19. Mining the Past – Data-Intensive Knowledge Discovery in the Study of Historical Textual Traditions
Kristoffer Laigaard Nielbo [+]
Interacting Minds Centre, Aarhus University
Ryan Nichols [+]
California State University, Fullerton
Edward Slingerland [+]
University of British Columbia
Text-heavy and unstructured data constitute the primary source materials for many historical reconstructions. In history and the history of religion, text analysis has typically been conducted by systematically selecting a small sample of texts and subjecting it to highly detailed reading and mental synthesis. But two interrelated technological developments have rendered a new data-intensive paradigm – one that can usefully supplement qualitative analysis – possible in the study of historical textual traditions.
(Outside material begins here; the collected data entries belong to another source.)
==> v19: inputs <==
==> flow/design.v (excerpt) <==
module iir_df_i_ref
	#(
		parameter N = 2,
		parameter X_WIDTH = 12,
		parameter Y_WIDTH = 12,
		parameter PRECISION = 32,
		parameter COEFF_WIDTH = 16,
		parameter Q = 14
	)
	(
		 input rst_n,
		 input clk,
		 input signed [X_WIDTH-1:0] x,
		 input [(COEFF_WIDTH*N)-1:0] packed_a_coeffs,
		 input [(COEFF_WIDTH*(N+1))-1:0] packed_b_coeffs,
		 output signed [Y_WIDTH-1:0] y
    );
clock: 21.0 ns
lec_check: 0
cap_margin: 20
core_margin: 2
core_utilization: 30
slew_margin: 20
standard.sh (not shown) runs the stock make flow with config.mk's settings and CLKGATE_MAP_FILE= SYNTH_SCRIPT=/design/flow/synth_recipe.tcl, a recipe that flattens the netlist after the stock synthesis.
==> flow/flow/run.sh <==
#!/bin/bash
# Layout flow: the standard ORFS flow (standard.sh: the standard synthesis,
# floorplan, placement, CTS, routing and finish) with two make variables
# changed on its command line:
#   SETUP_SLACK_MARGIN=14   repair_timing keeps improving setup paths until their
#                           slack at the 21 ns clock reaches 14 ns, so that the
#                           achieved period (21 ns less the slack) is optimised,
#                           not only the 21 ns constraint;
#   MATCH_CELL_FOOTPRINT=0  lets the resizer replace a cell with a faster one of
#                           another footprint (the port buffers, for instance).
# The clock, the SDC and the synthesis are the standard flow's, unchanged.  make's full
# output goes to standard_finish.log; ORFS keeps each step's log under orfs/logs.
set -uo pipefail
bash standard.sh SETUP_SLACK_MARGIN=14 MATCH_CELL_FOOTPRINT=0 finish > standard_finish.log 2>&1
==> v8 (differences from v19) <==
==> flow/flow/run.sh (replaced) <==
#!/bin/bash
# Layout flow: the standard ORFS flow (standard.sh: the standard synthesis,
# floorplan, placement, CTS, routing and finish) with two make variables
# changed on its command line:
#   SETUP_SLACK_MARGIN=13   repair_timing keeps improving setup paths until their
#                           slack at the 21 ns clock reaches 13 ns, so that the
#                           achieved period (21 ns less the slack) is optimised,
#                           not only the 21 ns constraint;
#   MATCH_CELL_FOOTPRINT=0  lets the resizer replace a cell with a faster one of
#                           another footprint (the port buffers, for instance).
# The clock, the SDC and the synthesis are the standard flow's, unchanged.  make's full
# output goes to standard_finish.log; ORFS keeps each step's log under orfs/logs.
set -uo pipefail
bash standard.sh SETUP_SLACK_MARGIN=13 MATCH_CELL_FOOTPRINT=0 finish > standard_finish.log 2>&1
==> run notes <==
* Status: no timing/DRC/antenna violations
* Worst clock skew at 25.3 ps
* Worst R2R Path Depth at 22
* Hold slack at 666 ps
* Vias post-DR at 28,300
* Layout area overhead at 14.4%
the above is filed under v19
This design comes from an exercise in tuning for small area, a short achievable clock period and few clock cycles per item on the open sky130 flow, not from production work.
Function was checked by simulation only, so behaviour that the tests miss may differ from the original.
Power and IR drop assume default switching activity.

[flow/design.v]
module fpadd (
    clk, reset, start,
    a, b,
    sum,
    done
);
    input clk, reset, start;
    input [31:0] a, b;
    output [31:0] sum;
    output done;
    reg        done;
    wire [24:0] R_d;
    wire [7:0]  eL_d;
    wire        sL_d;
    reg  [24:0] R_q;
    reg  [7:0]  eL_q;
    reg         sL_q;
    fpadd_front u_front (.a(a), .b(b), .R(R_d), .eL(eL_d), .sL(sL_d));
    fpadd_back  u_back  (.R(R_q), .eL(eL_q), .sL(sL_q), .y(sum));
    always @(posedge clk) begin
        if (reset)
            done <= 1'b0;
        else if (start)
            done <= 1'b1;
        if (start) begin
            R_q    <= R_d;
            eL_q   <= eL_d;
            sL_q   <= sL_d;
        end
    end
endmodule
module pfx_add #(parameter W = 24) (
    input  [W-1:0] x,
    input  [W-1:0] y,
    input          cin,
    output [W-1:0] s,
    output         cout
);
    localparam L = (W >= 32) ? 6 : (W >= 16) ? 5 : (W >= 8) ? 4 : (W >= 4) ? 3 : (W >= 2) ? 2 : 1;
    wire [W:0] g [0:L];
    wire [W:0] p [0:L];
    assign g[0] = {x & y, cin};
    assign p[0] = {x ^ y, 1'b0};
    genvar l, i;
    generate
        for (l = 0; l < L; l = l + 1) begin : lev
            for (i = 0; i <= W; i = i + 1) begin : bt
                if ((i >> l) & 1) begin : comb
                    localparam integer J = ((i >> l) << l) - 1;
                    assign g[l+1][i] = g[l][i] | (p[l][i] & g[l][J]);
                    assign p[l+1][i] = p[l][i] & p[l][J];
                end else begin : pass
                    assign g[l+1][i] = g[l][i];
                    assign p[l+1][i] = p[l][i];
                end
            end
        end
    endgenerate
    assign s    = p[0][W:1] ^ g[L][W-1:0];
    assign cout = g[L][W];
endmodule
First, the availability of significant computing power has made it possible to run algorithms for automated text analysis on most personal computers. Second, the rapid increase in full text digital databases relevant to the study of religion has considerably reduced costs related to data acquisition and digitization. However, a limited understanding of the scope, advantages, and limitations of data-intensive methods have created real obstacles to the implementation of this paradigm in historical research. This is unfortunate, because history offers a rich and uncharted field for data-intensive knowledge discovery, and historians already have the much sought after and necessary domain expertise. In this article we seek to remove obstacles to the data intensive paradigm by presenting its methods and models for handling text-heavy data.